Being filled with the Holy Spirit implies obeying to God. There is stability and joy in this. Yet, disobeying God implies that we reject the guidance of the Holy Spirit who will then move away, as the Spirit departed from the temple (see Ezekiel 10:18-19). This departure happened after Israel’s repeated disobedience, as it could happen after our repeated disobedience. If we continue to communicate with God in prayer, to listen to him and do what he tell us on a daily basis, we have stability in God and don’t need to be concerned. As Jesus said, knowing him and the Father, walking as children of light is the assurance of eternal life, the life with God. Will we sometimes struggle with a specific direction the Lord wants us to take? Probably. Yet, if we struggle with God and don’t close the door to the Lord, we will remain in this blessed fellowship with God and learn.
In the New Testament, Jesus and Paul often speak of maturity (also translated ’perfection’, the Greek word teleios - τελειος). This maturity is about a mature relationship with God, when we listen and do what he tells us. It is another way of describing the kind of relationship with God we reach after ‘entire sanctification.’
There is necessarily a moment when we surrender all the moments of our lives to God and learn to walk with Him at all times. Like when a person dies, there is a process but there is also a moment when the death is declared. This moment can be called entire sanctification. In itself this moment is not the goal, it is the door to the goal. The goal is what we can call Christian holiness, or the ’Spirit-filled life,’ or more simply ‘life with God.'

The previous text, about justification-regeneration-adoption, spoke about the entry in this blessed relationship with the Father and with Jesus as our Lord and Savior. As we learn to walk with God as our Father, with Jesus as our guide, we can realize that some of the areas of our life are still places were Jesus is not Lord, and we need to surrender these areas. 
The motivation for justification is to be reconciled with God and to receive the life of the Spirit in us. Then, the motivation for this radical consecration and entire sanctification is death to our independence, death to self-centeredness and life without God. It is logical that you have or will experience these two key steps in the blessed life of communion with God as separate moments. Yet, what is the most important is not so much these moments but the sanctified life - the holy life - in which you walk with God, the joyous and continual fellowship with Jesus and the Father through the indwelling Holy Spirit. 

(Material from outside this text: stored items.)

==> config.mk <==
export PLATFORM = sky130hd
export DESIGN_NAME = cache_access_driver_flat
export DESIGN_NICKNAME = d
export VERILOG_FILES = /design/src/rtl/cache_access_driver_pkg.sv /design/src/rtl/cache_access_driver_if.sv /design/src/rtl/cache_access_driver_addr_gen.sv /design/src/rtl/cache_access_driver.sv /design/src/flat_wrapper.sv
export SDC_FILE = /design/constraint.sdc
export NUM_CORES = 1
export LEC_CHECK = 0
export ABC_AREA = 1
export CAP_MARGIN = 15
export CORE_MARGIN = 2
export CORE_UTILIZATION = 35
export DETAILED_ROUTE_END_ITERATION = 16
export GPL_TIMING_DRIVEN = 0
export SYNTH_ARGS = -nofsm -noshare
export SYNTH_HDL_FRONTEND = slang
export SYNTH_SLANG_ARGS = --single-unit
export TNS_END_PERCENT = 5
==> constraint.sdc <==
create_clock -name clk -period 5.5 [get_ports clk]
set_clock_uncertainty 0.05 [all_clocks]
set_input_delay 0.55 -clock clk [delete_from_list [all_inputs] [get_ports clk]]
set_output_delay 0.55 -clock clk [all_outputs]
set_load 0.1 [all_outputs]
==> src/rtl/cache_access_driver_pkg.sv <==
// Shared types and constants for the cache access driver slice.
package cache_pkg;

    typedef enum logic [1:0] {
        OP_READ  = 2'b00,
        OP_WRITE = 2'b01,
        OP_WR_RD = 2'b10,
        OP_ALT   = 2'b11
    } op_mode_e;

    typedef enum logic [1:0] {
        IDLE,
        ISSUE,
        DRAIN,
        DONE
    } drv_state_e;

    localparam int unsigned DATA_W = 8;

    function automatic logic [DATA_W-1:0] data_pattern(input logic [DATA_W-1:0] addr_lo,
                                                       input logic [DATA_W-1:0] seed);
        return addr_lo ^ seed;
    endfunction

endpackage

==> src/rtl/cache_access_driver_if.sv <==
// Byte-wide cache port: master drives the request, slave returns the registered response.
interface cache_access_driver_if
    import cache_pkg::*;
#(
    parameter int unsigned ADDR_WIDTH = 32
);
    logic [ADDR_WIDTH-1:0] cache_addr;
    logic [DATA_W-1:0]     cache_wr_data;
    logic                  cache_wr_en;
    logic [DATA_W-1:0]     cache_rd_data;
    logic                  cache_hit;
    logic                  cache_miss;

    modport master (
        output cache_addr, cache_wr_data, cache_wr_en,
        input  cache_rd_data, cache_hit, cache_miss
    );

    modport slave (
        input  cache_addr, cache_wr_data, cache_wr_en,
        output cache_rd_data, cache_hit, cache_miss
    );
endinterface
## config.mk

```make
export PLATFORM = sky130hd
export DESIGN_NAME = seq_detector
export DESIGN_NICKNAME = d
export VERILOG_FILES = /design/src/rtl/seq_detector.sv
export SDC_FILE = /design/constraint.sdc
export NUM_CORES = 1
export LEC_CHECK = 0
export ABC_CLOCK_PERIOD_IN_PS = 1900
export CAP_MARGIN = 5
export CORE_AREA = 2 2 39 41
export CTS_CLUSTER_SIZE = 24
export DETAILED_ROUTE_END_ITERATION = 10
export DIE_AREA = 0 0 41 43
export MAX_ROUTING_LAYER = met4
export PLACE_DENSITY = 0.52
export SYNTH_ARGS = -nofsm -noshare
export SYNTH_HDL_FRONTEND = slang
export SYNTH_SLANG_ARGS = --single-unit
```

## constraint.sdc

```tcl
create_clock -name clk -period 1.9 [get_ports clk]
set_clock_uncertainty 0.2 [all_clocks]
set_input_delay 0.19 -clock clk [delete_from_list [all_inputs] [get_ports clk]]
set_output_delay 0.19 -clock clk [all_outputs]
set_load 0.05 [all_outputs]
```

## src/rtl/seq_detector.sv

```systemverilog
// seq_detector: serial-bitstream pattern detector.
// Samples one qualified bit per clock, keeps the last PATTERN_W bits and
// emits a registered one-cycle detect pulse when they equal PATTERN.
// detect feeds the increment enable of the downstream event counter.
// Optional build macro: SEQ_DETECTOR_NONOVERLAP_EN selects non-overlapping
// detection (fill is flushed on each match). Overlapping detection is the
// default when the macro is undefined.
module seq_detector #(
    parameter int                     PATTERN_W = 4,
    parameter logic [PATTERN_W-1:0]   PATTERN   = 4'b1011,
    localparam int                    FILL_W    = $clog2(PATTERN_W + 1)
) (
    input  logic                 clk,
    input  logic                 rst,
    input  logic                 bit_valid,
    input  logic                 bit_in,
    input  logic                 clear,
    output logic                 detect,
    output logic [PATTERN_W-1:0] hist,
    output logic [FILL_W-1:0]    fill
);

    localparam logic [FILL_W-1:0] FILL_FULL  = FILL_W'(PATTERN_W);
    localparam logic [FILL_W-1:0] FILL_ARMED = FILL_W'(PATTERN_W - 1);
    localparam logic [FILL_W-1:0] FILL_ONE   = FILL_W'(1);

    logic [PATTERN_W-1:0] shifted;
    logic [PATTERN_W-1:0] hist_next;
    logic [FILL_W-1:0]    fill_next;
    logic                 match;

    // Next-state logic: candidate history, match test and saturating fill.
    // NOTE: every signal assigned here gets a default first, so no path can
    // leave it unassigned and infer a latch.
    always_comb begin
        shifted   = {hist[PATTERN_W-2:0], bit_in};
        hist_next = hist;
        fill_next = fill;
        // The fill gate keeps the zeroed reset history from aliasing a
        // pattern with leading zeros.
        match     = bit_valid && (fill >= FILL_ARMED) && (shifted == PATTERN);

        if (bit_valid) begin
            hist_next = shifted;
            if (fill != FILL_FULL) begin
                fill_next = fill + FILL_ONE;
            end
`ifdef SEQ_DETECTOR_NONOVERLAP_EN
            // A match consumes its bits: the next match needs a full
            // window of fresh bits, so the stale tail is gated out by fill.
            if (match) begin
                fill_next = '0;
            end
`endif
        end
    end

    // State register; rst and clear both flush and take priority over data.
    // NOTE: sequential state uses non-blocking assignments so every register
    // samples pre-edge values regardless of statement order.
    always_ff @(posedge clk) begin
        if (rst || clear) begin
            hist   <= '0;
            fill   <= '0;
            detect <= 1'b0;
        end else begin
            hist   <= hist_next;
            fill   <= fill_next;
            detect <= match;
        end
    end

endmodule

```

==> results of run 1 <==
worst max-delay path by stage:
| stage | start | endpoint | slack (ns) | depth (start not counted) |
|---|---|---|---|---|
| finish | hist[3]$_SDFFE_PP0P_ | hist[3] | 0.12 | 1 |
| global route | hist[3]$_SDFFE_PP0P_ | hist[3] | 0.08 | 1 |
| CTS | hist[3]$_SDFFE_PP0P_ | hist[3] | 0.12 | 1 |
| detailed placement | hist[3]$_SDFFE_PP0P_ | hist[3] | 0.40 | 1 |
| global placement | bit_valid | fill[1]$_SDFFE_PP0P_ | 0.40 | 4 |
| floorplan | fill[0]$_SDFFE_PP0P_ | fill[1]$_SDFFE_PP0P_ | 0.18 | 5 |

Christian holiness is about the stability in this relationship, how we can welcome walk with Jesus continually, in all the areas of our life. It is not a matter of us being strong, but rather for us to learn that without Him we are weak (2 Cor 12:9-10) and decide to keep our hand in the hand of God - so that with him we are strong. When we are with God, all things become possible (Mark 9:27). We can know God and inherit eternal life when we walk with Him. As we learn to listen and obey God, through the Holy Spirit in us, we then discover that God obeys us in return. The miracles of God’s love can become the norm in our daily lives. It is what Jesus demonstrated so clearly in his life (see for instance John 11:41-42), it is what Jesus promised to us if we learn the obedience of faith in God (read Mark 11:22-25, John 14:12-14, and Romans 1:5 for the important expression ‘obedience of faith’). The clear guidance and power of God's love is then manifested through our purified and sanctified hearts. Blessed are the pure in heart, for they shall see God (Matthew 5:8). The clarity of communication with God, through His voice, visions, dreams and all the means of His grace is a manifestation of this purified relationship with Him. 
This entirely sanctified life, this Christian holiness, implies that we have learned indeed to keep a listening relationship with Jesus and his Father through the Holy Spirit. Holiness implies that we are separated from sin and united with God. This means that we don’t listen to God only in one area or in one way, but that we learn to listen to God through the Holy Spirit in all domains and all the time: when we read the Bible, when we pray, as he speaks to us through the whole creation, through humans, through sermons, through all the situations we experience. This is this life of prayer that Paul emphasizes in 1 Thessalonians 5:17. This is the life of uninterrupted prayer that is the clearest manifestation of a real faith in him - an obedient faith, as described in Luke 18:1-8.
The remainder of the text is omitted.